In all of the above, the underlying assumption is that the federal government’s experts had the right answers. There’s no acknowledgement that our centuries-long tradition of local and state control over schools might be better equipped to produce solutions, or that “expert” federal direction on K–12 policy comes with serious, inevitable downsides.

In an odd piece of serendipity, as I was reading Smarick's piece, I was also reading this piece from  Jay Greene (with whom I apparently share no ancestry and only some beliefs about education), which looks at how the same top-down technocratic baloney doesn;t work in the private sector either. Then Greene (not me-- the other Greene) had turned up this old piece of mine on twitter. It is the fourth post I ever put on this blog, and it says, in part

I get the appeal of standardization, of lining up all the ducks in one big efficient row. But there's one thing you must have for Central Planning For Everyone to work-- you have to have somebody at the center of things who knows what to do. If you're going to get everyone in line behind One Right Answer, then somebody has to be able to reliable provide One Right Answer every time.
That person does not exist. Central Planning fails. It always fails. And it always fails because it creates a brittle, non-robust system that wastes energy making people line up behind an answer that is often wrong, because nobody can be right all the time. 

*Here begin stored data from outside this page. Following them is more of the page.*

`src/deskew_pkg.sv`:
```
package deskew_pkg;

   // ----------------------------------------
   // lane and frame layout
   // ----------------------------------------
   localparam int LANES         = 4;
   localparam int FRAME_LEN     = 10;
   localparam int HALF_LEN      = 5;
   localparam int ODD_PAR_POS   = 4;
   localparam int EVEN_PAR_POS  = 9;
   // deskew reach: relaxed budget 16.50 UI rounded up, covers the tight 6.70 UI case too;
   // taps 0..34 let a lane sit up to 17 UI either side of the reference
   localparam int MAX_SKEW_UI   = 17;
   localparam int DLY_DEPTH     = 2 * MAX_SKEW_UI + 1;
   localparam int DLY_W         = 6;
   localparam int LOCK_FRAMES   = 4;
   localparam int UNLOCK_FRAMES = 4;
   localparam int CNT_W         = 3;
   localparam int FRM_LOCK_HITS = 4;

   typedef struct packed {
      logic [LANES-1:0] data;
      logic             ref_bit;
   } lane_word_t;

   typedef enum logic [1:0] {
      ST_HUNT  = 2'b00,
      ST_CHECK = 2'b01,
      ST_SYNC  = 2'b11
   } frame_state_t;

endpackage : deskew_pkg

```
`src/lane_deskew_receiver.sv`:
```
`timescale 1ns/10ps

module lane_deskew_receiver
(
   input  wire logic                     clk,
   input  wire logic                     reset_n,
   input  wire logic [3:0]               rx_lane_data,
   input  wire logic                     rx_reference_lane,
   input  wire logic                     invert_enable,
   input  wire logic                     out_ready,
   output logic [3:0]                    out_data,
   output logic                          out_valid,
   output logic                          rx_misalign_alarm,
   output logic [3:0]                    lane_locked,
   output logic                          frame_error,
   output logic                          frame_tick
);
   import deskew_pkg::*;

   // ----------------------------------------
   // input synchronisers
   // ----------------------------------------
   lane_word_t sync1_reg;
   lane_word_t sync2_reg;

   always_ff @(posedge clk or negedge reset_n)
   begin
      if (!reset_n)
      begin
         sync1_reg <= '0;
         sync2_reg <= '0;
      end
      else
      begin
         sync1_reg <= {rx_lane_data, rx_reference_lane};
         sync2_reg <= sync1_reg;
      end
   end

   // ----------------------------------------
   // reference history and frame search
   // ----------------------------------------
   // history holds the last ten reference bits, bit 0 newest
   logic [FRAME_LEN-1:0] ref_hist_reg;
   logic [MAX_SKEW_UI-1:0] ref_dly_reg; // reference runs MAX_SKEW_UI behind lane tap 0
   logic [3:0]           phase_reg;
   logic [3:0]           phase_next;
   logic [CNT_W-1:0]     frm_cnt_reg;
   frame_state_t         fstate_reg;
   logic                 par_ok;
   logic                 frame_end;

   always_ff @(posedge clk or negedge reset_n)
   begin
      if (!reset_n)
         {ref_hist_reg, ref_dly_reg} <= '0;
      else
         {ref_hist_reg, ref_dly_reg} <= {ref_hist_reg[FRAME_LEN-2:0], ref_dly_reg, sync2_reg.ref_bit};
   end

   // newest bit is even parity, bit 5 is odd parity
   always_comb
   begin
      par_ok = (^ref_hist_reg[HALF_LEN-1:0]) == 1'b0 && (^ref_hist_reg[FRAME_LEN-1:HALF_LEN]) == 1'b1;
   end

   assign phase_next = (phase_reg == 4'(FRAME_LEN - 1)) ? 4'h0 : phase_reg + 4'h1;
   assign frame_end  = (phase_reg == 4'(EVEN_PAR_POS));

   // frame phase: 0..3 lane samples, 4 odd parity, 5..8 samples, 9 even parity
   always_ff @(posedge clk or negedge reset_n)
   begin
      if (!reset_n)
      begin
         fstate_reg  <= ST_HUNT;
         phase_reg   <= 4'h0;
         frm_cnt_reg <= '0;
      end
      else
      begin
         phase_reg <= phase_next;
         case (fstate_reg)
            ST_HUNT:
            begin
               // alternating parity marks a candidate boundary, so slip to it
               if (par_ok)
               begin
                  phase_reg   <= 4'h0;
                  frm_cnt_reg <= '0;
                  fstate_reg  <= ST_CHECK;
               end
            end
            ST_CHECK:
            begin
               if (frame_end)
               begin
                  if (!par_ok)
                     fstate_reg <= ST_HUNT;
                  else if (frm_cnt_reg == CNT_W'(FRM_LOCK_HITS - 1))
                  begin
                     fstate_reg  <= ST_SYNC;
                     frm_cnt_reg <= '0;
                  end
                  else
                     frm_cnt_reg <= frm_cnt_reg + 1'b1;
               end
            end
            ST_SYNC:
            begin
               if (frame_end)
               begin
                  if (par_ok)
                     frm_cnt_reg <= '0;
                  else if (frm_cnt_reg == CNT_W'(FRM_LOCK_HITS - 1))
                     fstate_reg <= ST_HUNT;
                  else
                     frm_cnt_reg <= frm_cnt_reg + 1'b1;
               end
            end
            default:
               fstate_reg <= ST_HUNT;
         endcase
      end
   end

   // ----------------------------------------
   // per-lane delay lines and skew search
   // ----------------------------------------
   // reference copies lane n at its sample slot; the reference itself is delayed by
   // MAX_SKEW_UI so late lanes can still be matched, and each lane adds its own delay
   logic [DLY_DEPTH-1:0] lane_hist_reg [LANES];
   logic [DLY_W-1:0]     lane_dly_reg  [LANES];
   logic [CNT_W-1:0]     good_cnt_reg  [LANES];
   logic [CNT_W-1:0]     bad_cnt_reg   [LANES];
   logic [LANES-1:0]     lane_bit;
   logic [LANES-1:0]     lane_miss_reg;
   logic [LANES-1:0]     lane_miss_frame;
   logic [LANES-1:0]     hit_now;
   logic [LANES-1:0]     lock_reg;
   logic                 in_sync;
   logic                 odd_half;

   assign in_sync  = (fstate_reg == ST_SYNC);
   assign odd_half = (phase_reg < 4'(HALF_LEN));

   generate
      for (genvar g = 0; g < LANES; g++)
      begin : gen_lane
         // sample slot of lane g within each half of the frame
         localparam logic [3:0] SLOT = 4'(LANES - 1 - g);
         logic slot_hit;
         logic cmp_bit;

         assign slot_hit   = in_sync && (phase_reg == SLOT || phase_reg == SLOT + 4'(HALF_LEN));
         // newer delay taps mean less compensation; tap MAX_SKEW_UI aligns a lane with no skew
         assign lane_bit[g] = lane_hist_reg[g][lane_dly_reg[g]];
         assign cmp_bit     = ref_hist_reg[0];
         assign hit_now[g]  = slot_hit && (lane_bit[g] == cmp_bit);

         always_ff @(posedge clk or negedge reset_n)
         begin
            if (!reset_n)
               lane_hist_reg[g] <= '0;
            else
               lane_hist_reg[g] <= {lane_hist_reg[g][DLY_DEPTH-2:0], sync2_reg.data[g]};
         end

         always_ff @(posedge clk or negedge reset_n)
         begin
            if (!reset_n)
            begin
               lane_dly_reg[g]  <= '0;
               good_cnt_reg[g]  <= '0;
               bad_cnt_reg[g]   <= '0;
               lock_reg[g]      <= 1'b0;
               lane_miss_reg[g] <= 1'b0;
            end
            else
            begin
               if (slot_hit && !hit_now[g])
                  lane_miss_reg[g] <= 1'b1;
               if (frame_end)
               begin
                  lane_miss_reg[g] <= 1'b0;
                  if (!lane_miss_frame[g])
                  begin
                     bad_cnt_reg[g] <= '0;
                     if (good_cnt_reg[g] == CNT_W'(LOCK_FRAMES - 1))
                        lock_reg[g] <= 1'b1;
                     else
                        good_cnt_reg[g] <= good_cnt_reg[g] + 1'b1;
                  end
                  else
                  begin
                     good_cnt_reg[g] <= '0;
                     if (!lock_reg[g] || bad_cnt_reg[g] == CNT_W'(UNLOCK_FRAMES - 1))
                     begin
                        // tracking runs only in ST_SYNC: there an unlocked lane steps its delay after each frame with a miss
                        lock_reg[g]    <= 1'b0;
                        bad_cnt_reg[g] <= '0;
                        lane_dly_reg[g] <= (lane_dly_reg[g] == DLY_W'(2 * MAX_SKEW_UI))
                                           ? '0 : lane_dly_reg[g] + 1'b1;
                     end
                     else
                        bad_cnt_reg[g] <= bad_cnt_reg[g] + 1'b1;
                  end
               end
               if (!in_sync)
               begin
                  lock_reg[g]     <= 1'b0;
                  good_cnt_reg[g] <= '0;
               end
            end
         end
      end
   endgenerate

   assign lane_miss_frame = lane_miss_reg; // frame end is a parity slot, so the register covers all slots

   // ----------------------------------------
   // alarm and error report
   // ----------------------------------------
   always_ff @(posedge clk or negedge reset_n)
   begin
      if (!reset_n)
      begin
         rx_misalign_alarm <= 1'b1;
         lane_locked       <= '0;
         frame_error       <= 1'b0;
         frame_tick        <= 1'b0;
      end
      else
      begin
         rx_misalign_alarm <= !(&lock_reg);
         lane_locked       <= lock_reg;
         frame_tick        <= frame_end && in_sync;
         frame_error       <= frame_end && in_sync && (|lane_miss_frame || !par_ok);
      end
   end

   // ----------------------------------------
   // output word and two-entry buffer
   // ----------------------------------------
   // the output word is taken at every phase, parity slots included; one nibble per UI
   logic [3:0]       word_in;
   logic             push;
   logic [3:0]       buf_reg [2];
   logic [1:0]       count_reg;
   logic             rd_ptr_reg;
   logic             wr_ptr_reg;

   // a word stalled by the receiver stays in the buffer; overflow drops the newest word
   assign word_in = lane_bit ^ ((invert_enable && odd_half) ? 4'hF : 4'h0);
   assign push    = (&lock_reg) && (count_reg != 2'h2 || out_ready);
   assign out_valid = (count_reg != 2'h0);
   assign out_data  = buf_reg[rd_ptr_reg];

   always_ff @(posedge clk or negedge reset_n)
   begin
      if (!reset_n)
      begin
         buf_reg[0] <= 4'h0;
         buf_reg[1] <= 4'h0;
         count_reg  <= 2'h0;
         rd_ptr_reg <= 1'b0;
         wr_ptr_reg <= 1'b0;
      end
      else
      begin
         if (push)
         begin
            buf_reg[wr_ptr_reg] <= word_in;
            wr_ptr_reg          <= ~wr_ptr_reg;
         end
         if (out_valid && out_ready)
            rd_ptr_reg <= ~rd_ptr_reg;
         count_reg <= count_reg + 2'(push) - 2'(out_valid && out_ready);
      end
   end

endmodule : lane_deskew_receiver

```
`config.mk`:
```
export PLATFORM = sky130hd
export DESIGN_NAME = lane_deskew_receiver
export DESIGN_NICKNAME = d
export VERILOG_FILES = /design/src/deskew_pkg.sv /design/src/lane_deskew_receiver.sv
export SDC_FILE = /design/constraint.sdc
export NUM_CORES = 1
export LEC_CHECK = 0
export BUFFER_PORTS_ARGS = -buffer_cell sky130_fd_sc_hd__buf_2
export CORE_MARGIN = 2
export CORE_UTILIZATION = 55
export CTS_BUF_LIST = sky130_fd_sc_hd__clkbuf_4 sky130_fd_sc_hd__clkbuf_8
export CTS_CLUSTER_SIZE = 16
export DETAILED_ROUTE_END_ITERATION = 8
export GPL_TIMING_DRIVEN = 1
export PLACE_DENSITY = 0.79
export SKIP_LAST_GASP = 1
export SYNTH_ARGS = -nofsm -noshare
export SYNTH_HDL_FRONTEND = slang
export SYNTH_SLANG_ARGS = --single-unit
```
`constraint.sdc`:
```
create_clock -name clk -period 2.92 [get_ports clk]
set_clock_uncertainty 0.15 [all_clocks]
set_input_delay 0.73 -clock clk [delete_from_list [all_inputs] [get_ports clk]]
set_output_delay 0.73 -clock clk [all_outputs]
set_load 0.005 [all_outputs]
```
**Yosys cells after proc, flatten, opt, wreduce, memory -nomap -nowiden**

Cells that the tools add are included.

- Flip-flop bits (word level): 261
- Bits in latches: 0
- RAM bits: 0
- Memory bits (read-only): 0
- Bits of input ports: 9
- Output and inout port bits: 12
- Memories: 0

- Add/sub/neg operators: 16
- Multipliers: 0
- Div/mod/pow operators: 0
- Order comparisons: 8
- Equal/unequal tests: 48
- Shifts and indexed selects: 0
- Muxes and demuxes: 90
- Bitwise gates (word level): 6
- Reduce and logical (&&, ||, !) cells: 65

Operator list:

| kind | count |
|---|---|
| 2-to-1 mux 3 bit | 31 |
| 2-to-1 mux 1 bit | 32 |
| 2-to-1 mux 4 bit | 8 |
| less-than comparator 6 x 7 -> 1 bit (second input constant) | 4 |
| adder 3 x 1 -> 3 bit (second input constant) | 9 |
| == test 3 x 2 -> 1 bit (second input constant) | 9 |
| adder 6 x 1 -> 6 bit (second input constant) | 4 |
| binary-select mux 1 bit (select 6 bit) | 4 |
| == test 6 bit (second input constant) | 4 |
| 2-to-1 mux 6 bit | 4 |
| inequality test 3 x 2 -> 1 bit (second input constant) | 8 |
| AND reduction 3 bit | 8 |
| logical AND 1 bit | 19 |
| inequality test 3 bit (second input constant) | 6 |
| 2-to-1 mux 2 bit | 7 |
| == test 4 x 3 -> 1 bit (second input constant) | 3 |
| inequality test 2 bit (second input constant) | 6 |
| AND reduction 6 bit | 2 |
| logical NOT 1 bit | 10 |
| logical OR 1 bit | 10 |
| nonzero test 2 bit | 5 |
| XOR reduction 5 bit | 2 |
| one-hot mux 3 bit (3 select lines) | 1 |
| bitwise mux 8 bit | 1 |
| other kinds (24) | 36 |

**Longest topological paths before layout**

- Word-level depth: 8
- Mapped depth: 9
- Depth with buffers taken out: 8

**Least setup slack after synthesis**

OpenSTA, ideal clock, no wires.

- Kind: reg2reg
- From: register ref_hist_reg[0]
- To: register frm_cnt_reg[1]
- Setup time: 0.125 ns
- Arrival: 2.017 ns
- Required time: 2.645 ns
- Slack: 0.629 ns
- Cell stages (with the launch flop): 7
- Buffers on the path: 1
- Period minus slack after synthesis: 2.291 ns
- Path through: dfrtp_1 > buf_2 > xnor3_1 > xnor2_1 > nor4_1 > o21bai_1 > mux2_2

- Longest elaborated chain between the ends: 6
- Elaborated cells between the ends (all ways): 10
- Those cells by class: 3 x eq/ne; 3 x mux; 1 x bitwise; 3 x reduce/logical

Ends and longest elaborated chain:

| element | RTL line | source |
|---|---|---|
| start: declaration | lane_deskew_receiver.sv:44 | `logic [FRAME_LEN-1:0] ref_hist_reg;` |
| start signal: assignment | lane_deskew_receiver.sv:58 | `{ref_hist_reg, ref_dly_reg} <= {ref_hist_reg[FRAME_LEN-2:0], ref_dly_reg, sync2_reg.ref_bit};` |
| XOR reduction 5 bit * | lane_deskew_receiver.sv:64 | `par_ok = (^ref_hist_reg[HALF_LEN-1:0]) == 1'b0 && (^ref_hist_reg[FRAME_LEN-1:HALF_LEN]) == 1'b1;` |
| inverter 1 bit * | lane_deskew_receiver.sv:64 |  |
| logical AND 1 bit * | lane_deskew_receiver.sv:64 |  |
| 2-to-1 mux 3 bit | lane_deskew_receiver.sv:112 | `if (par_ok)` |
| 2-to-1 mux 3 bit | lane_deskew_receiver.sv:110 | `if (frame_end)` |
| one-hot mux 3 bit (3 select lines) | lane_deskew_receiver.sv:82 | `case (fstate_reg)` |
| end signal: assignment | lane_deskew_receiver.sv:105 | `frm_cnt_reg <= frm_cnt_reg + 1'b1;` |
| end signal: assignment | lane_deskew_receiver.sv:117 | `frm_cnt_reg <= frm_cnt_reg + 1'b1;` |
| end: declaration | lane_deskew_receiver.sv:48 | `logic [CNT_W-1:0] frm_cnt_reg;` |

Mark *: on every way between the ends. The rest lies on a longest branch, timed or not. The select of a mux whose other input is x is not followed.
A chain may end at the register's enable or synchronous reset.

**Worst setup path in the final report**

- From: register lane_dly_reg[12] (netlist bit)
- To: register buf_reg[5] (netlist bit)

- Longest elaborated chain between the ends: 4

Ends and longest elaborated chain:

| element | RTL line | source |
|---|---|---|
| start: declaration | lane_deskew_receiver.sv:132 | `logic [DLY_W-1:0] lane_dly_reg [LANES];` |
| start signal: indexed assignment | lane_deskew_receiver.sv:201 | `lane_dly_reg[g] <= (lane_dly_reg[g] == DLY_W'(2 * MAX_SKEW_UI))` |
| binary-select mux 1 bit (select 6 bit) | lane_deskew_receiver.sv:156 | `assign lane_bit[g] = lane_hist_reg[g][lane_dly_reg[g]];` |
| 2-to-1 mux 1 bit (implied by the code) | lane_deskew_receiver.sv:156 |  |
| bitwise XOR 4 bit | lane_deskew_receiver.sv:253 | `assign word_in = lane_bit ^ ((invert_enable && odd_half) ? 4'hF : 4'h0);` |
| bitwise mux 8 bit | lane_deskew_receiver.sv:272 | `buf_reg[wr_ptr_reg] <= word_in;` |
| end signal: indexed assignment | lane_deskew_receiver.sv:272 |  |
| end: declaration | lane_deskew_receiver.sv:247 | `logic [3:0] buf_reg [2];` |

Every way passes these cells. The select of a mux whose other input is x is not followed.

==> out/qor.txt <==
Worst-path maximum fanout -> 13
Iteration count of the initial detailed-routing pass -> 4
Count of yosys warnings during synthesis -> 0
Worst reg-to-reg path cell count -> 6
Per-cell via count in the routed design -> 5.52
Slew Viols, Final -> 0
Number of flops mapped to enable cells by yosys -> 0
Number of antenna violations at the first check in global routing -> 0
Result of the run -> completed
Number of antenna diodes -> 0
Startpoint of the worst register-to-register path -> lane_dly_reg[12]
Achievable Freq -> 388 MHz
Fin crit share -> 88.3%
Arrival @ worst endpoint -> 2840 ps
Delay of the slowest cell on the worst path -> 660 ps
Total count of hold-check failures in the final report -> 0
Worst path slowest cell -> sky130_fd_sc_hd__dfrtp_1
Min-Delay Path Depth -> 1
Number of storage elements in the synthesis netlist -> 261
GP Congestion -> 0.819
Worst Setup End Kind -> flip-flop
Post-Synthesis Cell Area -> 10200 um2
Count of mapped cells out of synthesis -> 777
GRT Resource Usage Total -> 18.8%
Count of final setup violators -> 0
Critical-path cell list -> mux4_2 > a221o_1 > a21oi_1 > o41ai_2 > xnor2_1 > mux2_2
Count of pins on the block boundary -> 21
Start point of the worst min-delay path -> rx_reference_lane
Max Buffers Root-to-Sink -> 3
PnR Total Power -> 8.05 mW
Number of clock buffers inserted by TritonCTS -> 42
Sum of overflow across all layers after global routing -> 0
Avg Cell Area, Syn -> 13.1 um2
Share of final-layout standard cells stronger than drive strength 1 -> 19.0%
Pin count of the biggest net entering global routing -> 85
RR Endpoint -> buf_reg[5]
Clock Tree Root -> sky130_fd_sc_hd__clkbuf_8
Number of flip-flops under the largest register name -> 140
Die boundary height -> 140 um
CTS tree -> built
Terminating pin of the worst hold path -> sync1_reg[0]
Overall via count from detail_route -> 5961
Sequential share of the synthesized area -> 64.0%
Area Overhead vs Synth -> 13.0%
DRC viols -> 0
Die X -> 140 um
Net count reported at finish -> 857
CTS sink cnt -> 261
Hold crit path type -> in2reg
Setup slack, reg-to-reg -> 340 ps
Shortest clock period the worst path allows after layout -> 2580 ps
Max-capacitance violation count -> 0
Half-perimeter wire length after placement -> 11300 um
CP Data Required Time -> 3180 ps
Number of global-route vias before repair -> 6145
Worst-margin pin slew -> 496 ps
Starting DRC count in detailed routing -> 407
Post-CTS resize count -> 0
Net count after synthesis -> 815
Power density over the cells -> 698 nW/um2
RSZ-0062 raised after global routing -> no
Area enclosed by the die boundary -> 19700 um2
Leakage component of the power -> 5.02 nW
Predominant post-synthesis flop cell -> sky130_fd_sc_hd__dfrtp_1
PortBufs -> 20
Final Util -> 63.8%
Cells taking the most area after synthesis -> sky130_fd_sc_hd__dfrtp_1 64%, sky130_fd_sc_hd__mux4_2 4.4%, sky130_fd_sc_hd__ha_1 3.6%, sky130_fd_sc_hd__mux2i_1 3.0%, sky130_fd_sc_hd__nand2_1 1.8%
CTS H-Tree Depth -> 2
Cell taking the most area after synthesis -> sky130_fd_sc_hd__dfrtp_1
Initial Utilization -> 56.4%
Core Rows -> 49
Routed wire per std cell -> 16.1 um
Async SR Flop Fraction -> 100%
Category of the worst setup path launch point -> flip-flop
Max-Slew Margin vs Limit -> 66.5%
Post-detailed-routing wire length -> 17400 um
Final setup TNS -> 0 ps
Number of different library cells in the post-synthesis netlist -> 60
Peak ir drop on the vdd network -> 0.000515 V
Clock-pin transition on the worst setup and hold timing paths -> 60 ps
Area share of the leading cell type in the synthesized netlist -> 63.8%
Routed Antenna Nets -> 0
Total core area -> 18100 um2
Clock latency on the worst-skew pair -> 540 ps
Category of the critical setup timing path -> reg2reg
Global-route wire length before repair -> 30300 um
-- what timing repair did --
| action | CTS | global route |
|---|---|---|
| hold buffers | 1 | 0 |
| hold endpoints to repair | 36 | 0 |
| setup buffers | 0 | 0 |
| setup endpoints to repair | 0 | 0 |
-- layout make-up --
cell class / count / area [um2]
clock buffers: 70 / 863
clock inverters: 6 / 63.8
fillers: 1326 / 6560
inverters: 30 / 113
multi-input cells: 440 / 3350
flip-flops and latches: 261 / 6530
well taps: 229 / 287
repair buffers: 44 / 318
-- worst max-delay path, delay by kind of cell (launching register included) --
kind	cells	cell delay, ps
multiplexers	2	850
flip-flops	1	660
XOR/XNOR	1	160
AO/OA/AOI/OAI	3	650
-- metal layers --
layer | wire, um | part of all wire, % | up-vias | track usage (%)
met2 | 7900 | 45 | 102 | 27.7
met3 | 681 | 3.9 | 23 | 4.14
met4 | 272 | 1.6 | 0 | 6.22
li1 | - | - | 2819 | -
met5 | 0 | 0 | - | 0
met1 | 8510 | 49 | 3017 | 28.2
-- cells in the final DEF, fill, tap and decap left out, drive strengths merged, types with 6 or more instances in the layout --
master | Yosys | routed
dfrtp | 260 | 260
clkbuf | 29 | 70
nor2 | 50 | 50
nand2 | 50 | 50
buf | 17 | 43
o21ai | 39 | 39
a21oi | 35 | 35
mux2i | 31 | 31
inv | 30 | 31
ha | 29 | 29
mux4 | 22 | 22
nand3 | 19 | 19
nor3 | 18 | 18
xnor2 | 17 | 17
mux2 | 15 | 15
nand4 | 11 | 11
nor2b | 9 | 9
nand2b | 9 | 9
xor2 | 8 | 8
and3 | 7 | 7
a22oi | 6 | 6
o22ai | 6 | 6
nand4b | 6 | 6
-- power by group --
part	total, mW	internal, mW	leakage [nW]	switching [mW]
clock	3.31	1.96	0.489	1.35
sequential	4.02	3.82	3.19	0.201
combinational	0.726	0.332	1.35	0.394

 Race to the Top (and No Child Left Behind) rested on two bananas assumptions-- 1) that the feds would always know exactly what should be done across the entire US public ed system and 2) that such plans, policies and ideas could successfully and faithfully be transmitted down through the many levels below that fabled Top.

Central Planning always fails, and Top Down Management always fails (particularly when the people who create your top down system don't even stick around to keep an eye on it). Even if you do those two things very well, wit great technical skill, you will not end up with anything worth having, and you will very likely leave a great deal of human damage in your wake.

I have no illusions that Greene and Smarick and I are entirely on the same side. Many conservatives like the idea of decentralized non-federated education because it ploughs the field for a charter school harvest. But today's adventures in reading were a reminder to me of why it's important to read outside your tribe, and how some aspects of ed reformsterdom are opposed by a truly broad spectrum of reasonable people. (Also, Smarick has me about convinced to get a copy of Seeing Like a State.)

It's unfortunate that Weiss and other neo-libs are trying so hard to push their vision that they can't open their eyes and ears to see where they've messed up big time. Things that come from the Top, whether they are races or policies, are going to be bad news.

1 comment:

  1. The other bananas assumption of NCLB and RTTT is that there exists a body of knowledge that ALL children of a certain age must know and be able to do in order to be "successful" (whatever that means.) I've never met a "standard" person and I don't know too many people who aspire to be one!